I agree with Richard Posner that the ability to sue against medical malpractice, drunk drivers, and sellers of defective and dangerous products induces doctors, producers, and others to pay closer attention to what they do. I also agree that reforms are generally better left to the states than to the federal government in order to allow competition among state legal rules. However, without reform of class action suits, Posner’s appropriate criticism of the right to bring class suits in more generous jurisdictions undermines the argument to leave legal reforms entirely to the states.
He is right too that a few foolish cases should not be the basis for policy. Yet there is need for some tort reform because there is too much litigation, compensatory damages are often too low, and punitive damages have sometimes been grossly excessive.
“Compensatory” damages are supposed to compensate individuals for their losses from medical malpractice, and other careless or reckless behavior. In practice, they commonly refer to the loss of earnings due to injury or death from such actions. Yet the correct measure of compensatory damages should equal what individuals are willing to pay to avoid death or the injuries in question. The value placed on loss of life, or on substantial disabilities, are usually many times greater than the loss in earnings.
Critics of the American tort system generally neglect this tendency to underestimate compensatory damages. To be sure, this is not easily corrected by legislation, although it might be possible to have useful rules of thumb about the appropriate ratio of full damages to lost earnings. And greater recognition that compensatory damages are often much too low would be helpful to juries and judges.
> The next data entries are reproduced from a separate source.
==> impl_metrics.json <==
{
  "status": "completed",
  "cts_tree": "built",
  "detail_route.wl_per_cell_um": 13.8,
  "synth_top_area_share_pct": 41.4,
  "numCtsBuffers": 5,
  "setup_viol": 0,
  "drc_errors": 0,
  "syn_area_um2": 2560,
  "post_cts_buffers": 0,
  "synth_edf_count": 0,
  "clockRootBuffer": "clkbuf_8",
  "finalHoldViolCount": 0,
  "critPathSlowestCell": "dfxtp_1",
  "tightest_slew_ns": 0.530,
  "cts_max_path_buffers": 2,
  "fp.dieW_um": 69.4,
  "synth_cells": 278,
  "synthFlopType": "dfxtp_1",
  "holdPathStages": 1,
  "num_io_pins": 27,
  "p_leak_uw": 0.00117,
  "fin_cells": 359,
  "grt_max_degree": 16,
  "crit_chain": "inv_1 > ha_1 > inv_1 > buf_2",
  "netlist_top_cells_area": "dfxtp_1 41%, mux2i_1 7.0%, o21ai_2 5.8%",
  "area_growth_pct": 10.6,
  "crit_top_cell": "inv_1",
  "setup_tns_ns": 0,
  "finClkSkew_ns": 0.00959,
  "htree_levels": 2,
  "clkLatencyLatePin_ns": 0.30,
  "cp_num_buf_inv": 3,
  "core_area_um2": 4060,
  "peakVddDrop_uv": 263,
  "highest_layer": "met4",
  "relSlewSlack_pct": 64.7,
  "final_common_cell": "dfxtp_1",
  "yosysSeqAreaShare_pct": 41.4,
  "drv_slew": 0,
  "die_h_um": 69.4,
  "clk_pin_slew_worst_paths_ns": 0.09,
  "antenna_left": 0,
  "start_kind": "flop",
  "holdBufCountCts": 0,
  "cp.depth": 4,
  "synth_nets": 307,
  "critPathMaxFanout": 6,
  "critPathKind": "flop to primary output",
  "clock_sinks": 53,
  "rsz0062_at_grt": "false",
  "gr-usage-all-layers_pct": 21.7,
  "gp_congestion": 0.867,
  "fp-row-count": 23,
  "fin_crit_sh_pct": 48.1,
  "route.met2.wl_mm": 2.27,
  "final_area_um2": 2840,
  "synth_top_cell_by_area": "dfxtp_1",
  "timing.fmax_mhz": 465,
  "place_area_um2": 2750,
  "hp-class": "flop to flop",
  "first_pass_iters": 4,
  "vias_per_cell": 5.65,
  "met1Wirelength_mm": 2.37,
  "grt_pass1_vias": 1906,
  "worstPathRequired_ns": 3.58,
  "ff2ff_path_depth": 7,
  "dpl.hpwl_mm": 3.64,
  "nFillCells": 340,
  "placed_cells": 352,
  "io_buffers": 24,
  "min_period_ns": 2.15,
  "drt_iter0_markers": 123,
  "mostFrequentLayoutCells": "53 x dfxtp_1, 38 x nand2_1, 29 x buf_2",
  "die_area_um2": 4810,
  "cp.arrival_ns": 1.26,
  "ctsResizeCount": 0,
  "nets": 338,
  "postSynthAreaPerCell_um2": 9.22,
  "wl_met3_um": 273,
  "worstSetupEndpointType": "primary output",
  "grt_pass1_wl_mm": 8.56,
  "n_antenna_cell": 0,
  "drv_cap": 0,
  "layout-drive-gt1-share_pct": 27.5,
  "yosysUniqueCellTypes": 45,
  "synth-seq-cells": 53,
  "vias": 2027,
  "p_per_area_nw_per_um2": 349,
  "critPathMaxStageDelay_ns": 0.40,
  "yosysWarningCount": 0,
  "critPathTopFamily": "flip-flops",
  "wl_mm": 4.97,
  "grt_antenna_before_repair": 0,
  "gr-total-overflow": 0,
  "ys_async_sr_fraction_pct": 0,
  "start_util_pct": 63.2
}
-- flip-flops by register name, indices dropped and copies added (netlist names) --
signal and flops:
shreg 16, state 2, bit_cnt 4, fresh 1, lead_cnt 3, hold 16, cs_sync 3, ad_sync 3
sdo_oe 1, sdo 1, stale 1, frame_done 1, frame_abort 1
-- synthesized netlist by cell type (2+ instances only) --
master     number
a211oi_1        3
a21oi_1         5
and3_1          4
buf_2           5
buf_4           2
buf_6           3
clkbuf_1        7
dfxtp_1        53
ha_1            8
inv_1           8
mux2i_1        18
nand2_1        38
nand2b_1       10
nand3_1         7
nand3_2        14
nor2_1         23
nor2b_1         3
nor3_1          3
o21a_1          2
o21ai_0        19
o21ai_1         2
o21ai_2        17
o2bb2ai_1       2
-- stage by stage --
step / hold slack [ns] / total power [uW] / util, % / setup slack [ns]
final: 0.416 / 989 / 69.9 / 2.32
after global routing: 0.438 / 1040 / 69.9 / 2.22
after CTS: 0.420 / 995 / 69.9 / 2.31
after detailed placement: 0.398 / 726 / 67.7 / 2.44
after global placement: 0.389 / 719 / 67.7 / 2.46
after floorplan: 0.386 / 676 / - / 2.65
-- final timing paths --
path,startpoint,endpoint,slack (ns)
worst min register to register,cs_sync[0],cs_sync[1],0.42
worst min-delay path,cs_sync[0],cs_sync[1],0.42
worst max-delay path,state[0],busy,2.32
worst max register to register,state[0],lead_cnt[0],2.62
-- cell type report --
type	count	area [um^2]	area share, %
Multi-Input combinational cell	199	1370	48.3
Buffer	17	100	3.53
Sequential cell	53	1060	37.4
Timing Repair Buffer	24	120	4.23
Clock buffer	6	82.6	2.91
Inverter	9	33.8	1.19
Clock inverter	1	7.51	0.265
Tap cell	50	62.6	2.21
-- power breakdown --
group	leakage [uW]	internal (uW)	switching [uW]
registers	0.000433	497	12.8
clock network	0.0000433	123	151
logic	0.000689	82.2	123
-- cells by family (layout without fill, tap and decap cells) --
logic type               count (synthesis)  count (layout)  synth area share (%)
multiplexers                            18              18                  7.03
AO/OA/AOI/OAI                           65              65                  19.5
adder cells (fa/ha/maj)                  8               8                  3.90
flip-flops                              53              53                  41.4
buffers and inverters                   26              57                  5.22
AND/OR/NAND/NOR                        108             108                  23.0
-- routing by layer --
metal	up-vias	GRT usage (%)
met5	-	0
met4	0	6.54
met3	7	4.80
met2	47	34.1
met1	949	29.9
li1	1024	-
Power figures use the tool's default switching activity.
“Punitive” damages are often imposed in order to encourage doctors, drivers, and producers to be more careful and responsible. The system would be working well if any underestimated compensatory damages were just about offset by inflated punitive damages. But punitive damages have sometimes been huge multiples of compensatory damages -occasionally exceeding 50 or 100 times compensatory damages- and may only reflect a jury’s or judge’s perception about how deep are the pockets of defendants. Although huge punitive damages tend to be reduced on appeal, they often remain much too large.
The rule of thumb in anti-trust litigation is that punitive damages equal to three times compensatory damages sufficiently recognizes that many anti-trust violators are undetected and are not punished. A limited ratio of punitive to compensatory damages would also be appropriate in the great majority of other tort cases.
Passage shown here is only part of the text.